== Your goal ==
Please give again, word for word, each line that falls between the line with "run 3: final" and the end of the data, inclusive.

Records for the exercise START

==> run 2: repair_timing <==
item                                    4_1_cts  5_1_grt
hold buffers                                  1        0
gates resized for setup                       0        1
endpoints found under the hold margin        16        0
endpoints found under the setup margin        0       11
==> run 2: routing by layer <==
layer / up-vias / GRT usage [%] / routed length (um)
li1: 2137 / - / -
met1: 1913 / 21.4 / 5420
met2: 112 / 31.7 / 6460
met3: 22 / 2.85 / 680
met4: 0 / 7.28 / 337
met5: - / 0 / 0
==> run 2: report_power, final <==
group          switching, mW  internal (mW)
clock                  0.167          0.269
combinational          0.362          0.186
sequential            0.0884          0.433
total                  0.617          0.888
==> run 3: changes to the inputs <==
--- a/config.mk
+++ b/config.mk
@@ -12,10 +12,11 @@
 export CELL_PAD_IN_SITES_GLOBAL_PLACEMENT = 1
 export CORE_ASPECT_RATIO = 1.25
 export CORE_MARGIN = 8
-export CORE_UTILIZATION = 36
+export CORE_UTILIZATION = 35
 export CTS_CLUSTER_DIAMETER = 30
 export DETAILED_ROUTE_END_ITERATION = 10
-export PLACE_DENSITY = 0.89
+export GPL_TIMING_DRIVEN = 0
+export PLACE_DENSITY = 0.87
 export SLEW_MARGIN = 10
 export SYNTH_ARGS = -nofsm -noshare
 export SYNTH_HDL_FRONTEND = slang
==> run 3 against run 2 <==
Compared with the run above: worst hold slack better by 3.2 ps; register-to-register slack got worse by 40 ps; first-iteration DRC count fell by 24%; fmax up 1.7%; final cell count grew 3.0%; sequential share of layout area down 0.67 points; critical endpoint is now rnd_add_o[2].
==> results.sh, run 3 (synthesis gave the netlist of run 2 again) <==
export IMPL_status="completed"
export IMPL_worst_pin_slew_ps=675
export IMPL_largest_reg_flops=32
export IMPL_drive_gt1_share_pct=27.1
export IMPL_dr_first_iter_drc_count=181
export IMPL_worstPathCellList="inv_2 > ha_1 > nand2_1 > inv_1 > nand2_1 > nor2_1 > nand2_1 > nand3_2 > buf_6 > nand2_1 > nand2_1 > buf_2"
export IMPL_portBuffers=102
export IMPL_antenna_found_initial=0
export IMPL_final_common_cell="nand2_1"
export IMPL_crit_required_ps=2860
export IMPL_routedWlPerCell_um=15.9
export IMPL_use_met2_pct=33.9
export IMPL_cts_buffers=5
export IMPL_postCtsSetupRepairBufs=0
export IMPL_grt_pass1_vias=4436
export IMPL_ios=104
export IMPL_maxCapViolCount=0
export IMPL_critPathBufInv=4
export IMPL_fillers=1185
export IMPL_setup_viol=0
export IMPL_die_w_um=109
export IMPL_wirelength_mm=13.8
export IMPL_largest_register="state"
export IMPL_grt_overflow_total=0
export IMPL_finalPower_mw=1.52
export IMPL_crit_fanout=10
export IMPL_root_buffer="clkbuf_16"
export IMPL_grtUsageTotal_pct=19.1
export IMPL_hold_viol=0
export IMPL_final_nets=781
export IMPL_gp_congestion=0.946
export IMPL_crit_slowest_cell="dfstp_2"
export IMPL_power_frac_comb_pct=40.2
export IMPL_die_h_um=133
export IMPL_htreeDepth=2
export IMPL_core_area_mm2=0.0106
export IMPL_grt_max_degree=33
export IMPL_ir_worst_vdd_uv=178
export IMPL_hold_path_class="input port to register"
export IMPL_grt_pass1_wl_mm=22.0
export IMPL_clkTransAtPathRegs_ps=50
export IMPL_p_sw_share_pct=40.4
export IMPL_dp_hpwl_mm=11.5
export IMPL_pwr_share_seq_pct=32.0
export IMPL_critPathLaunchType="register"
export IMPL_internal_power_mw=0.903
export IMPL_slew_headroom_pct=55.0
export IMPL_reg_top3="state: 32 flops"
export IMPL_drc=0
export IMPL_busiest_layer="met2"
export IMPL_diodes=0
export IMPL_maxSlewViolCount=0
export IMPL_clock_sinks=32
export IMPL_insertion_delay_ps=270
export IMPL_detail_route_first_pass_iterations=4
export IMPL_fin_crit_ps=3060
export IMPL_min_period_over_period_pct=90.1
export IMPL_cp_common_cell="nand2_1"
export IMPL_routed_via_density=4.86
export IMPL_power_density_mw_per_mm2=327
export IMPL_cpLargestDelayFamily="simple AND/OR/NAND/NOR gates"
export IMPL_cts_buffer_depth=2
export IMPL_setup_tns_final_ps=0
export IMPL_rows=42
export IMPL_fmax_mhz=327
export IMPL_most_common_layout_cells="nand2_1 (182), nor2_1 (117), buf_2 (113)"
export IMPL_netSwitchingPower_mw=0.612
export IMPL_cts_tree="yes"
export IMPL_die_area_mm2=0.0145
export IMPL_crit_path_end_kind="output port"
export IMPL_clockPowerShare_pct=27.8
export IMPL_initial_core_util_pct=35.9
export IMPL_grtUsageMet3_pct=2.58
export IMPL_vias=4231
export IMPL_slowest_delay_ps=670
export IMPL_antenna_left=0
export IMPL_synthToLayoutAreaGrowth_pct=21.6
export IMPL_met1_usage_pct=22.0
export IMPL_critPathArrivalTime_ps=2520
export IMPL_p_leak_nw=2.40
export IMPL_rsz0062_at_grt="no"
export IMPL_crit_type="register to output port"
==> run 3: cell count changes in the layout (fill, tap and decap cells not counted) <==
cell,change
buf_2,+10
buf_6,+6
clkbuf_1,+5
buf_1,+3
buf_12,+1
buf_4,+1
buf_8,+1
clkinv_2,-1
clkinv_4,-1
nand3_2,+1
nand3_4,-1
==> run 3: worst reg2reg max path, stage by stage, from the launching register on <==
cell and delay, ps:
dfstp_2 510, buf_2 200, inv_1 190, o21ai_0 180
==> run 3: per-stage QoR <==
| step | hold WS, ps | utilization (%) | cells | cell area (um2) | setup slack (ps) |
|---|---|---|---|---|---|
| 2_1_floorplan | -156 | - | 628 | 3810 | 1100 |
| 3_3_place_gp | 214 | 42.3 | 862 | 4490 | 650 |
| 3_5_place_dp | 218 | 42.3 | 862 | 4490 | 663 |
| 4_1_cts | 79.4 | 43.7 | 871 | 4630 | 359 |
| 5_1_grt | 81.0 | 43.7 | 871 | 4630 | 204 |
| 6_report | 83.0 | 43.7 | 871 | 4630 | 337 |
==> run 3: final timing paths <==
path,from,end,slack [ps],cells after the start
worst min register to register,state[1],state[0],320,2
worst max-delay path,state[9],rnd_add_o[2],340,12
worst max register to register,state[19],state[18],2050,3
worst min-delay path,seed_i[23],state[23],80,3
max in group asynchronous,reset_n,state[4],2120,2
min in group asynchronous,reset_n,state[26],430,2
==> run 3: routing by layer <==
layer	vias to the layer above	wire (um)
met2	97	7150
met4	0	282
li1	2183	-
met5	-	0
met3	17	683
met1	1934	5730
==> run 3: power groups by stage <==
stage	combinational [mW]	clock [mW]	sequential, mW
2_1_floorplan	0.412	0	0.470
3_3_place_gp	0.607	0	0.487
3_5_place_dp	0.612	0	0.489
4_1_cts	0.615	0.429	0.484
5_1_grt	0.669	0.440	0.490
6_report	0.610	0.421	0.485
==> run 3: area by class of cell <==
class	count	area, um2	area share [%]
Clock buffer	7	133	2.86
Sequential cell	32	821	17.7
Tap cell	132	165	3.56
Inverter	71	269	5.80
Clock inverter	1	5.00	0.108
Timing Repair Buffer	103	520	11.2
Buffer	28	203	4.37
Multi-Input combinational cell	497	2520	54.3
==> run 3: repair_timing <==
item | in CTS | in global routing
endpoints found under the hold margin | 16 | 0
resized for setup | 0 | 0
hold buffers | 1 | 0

Records for the exercise END

== Problem solution ==
==> run 3: final timing paths <==
path,from,end,slack [ps],cells after the start
worst min register to register,state[1],state[0],320,2
worst max-delay path,state[9],rnd_add_o[2],340,12
worst max register to register,state[19],state[18],2050,3
worst min-delay path,seed_i[23],state[23],80,3
max in group asynchronous,reset_n,state[4],2120,2
min in group asynchronous,reset_n,state[26],430,2
==> run 3: routing by layer <==
layer	vias to the layer above	wire (um)
met2	97	7150
met4	0	282
li1	2183	-
met5	-	0
met3	17	683
met1	1934	5730
==> run 3: power groups by stage <==
stage	combinational [mW]	clock [mW]	sequential, mW
2_1_floorplan	0.412	0	0.470
3_3_place_gp	0.607	0	0.487
3_5_place_dp	0.612	0	0.489
4_1_cts	0.615	0.429	0.484
5_1_grt	0.669	0.440	0.490
6_report	0.610	0.421	0.485
==> run 3: area by class of cell <==
class	count	area, um2	area share [%]
Clock buffer	7	133	2.86
Sequential cell	32	821	17.7
Tap cell	132	165	3.56
Inverter	71	269	5.80
Clock inverter	1	5.00	0.108
Timing Repair Buffer	103	520	11.2
Buffer	28	203	4.37
Multi-Input combinational cell	497	2520	54.3
==> run 3: repair_timing <==
item | in CTS | in global routing
endpoints found under the hold margin | 16 | 0
resized for setup | 0 | 0
hold buffers | 1 | 0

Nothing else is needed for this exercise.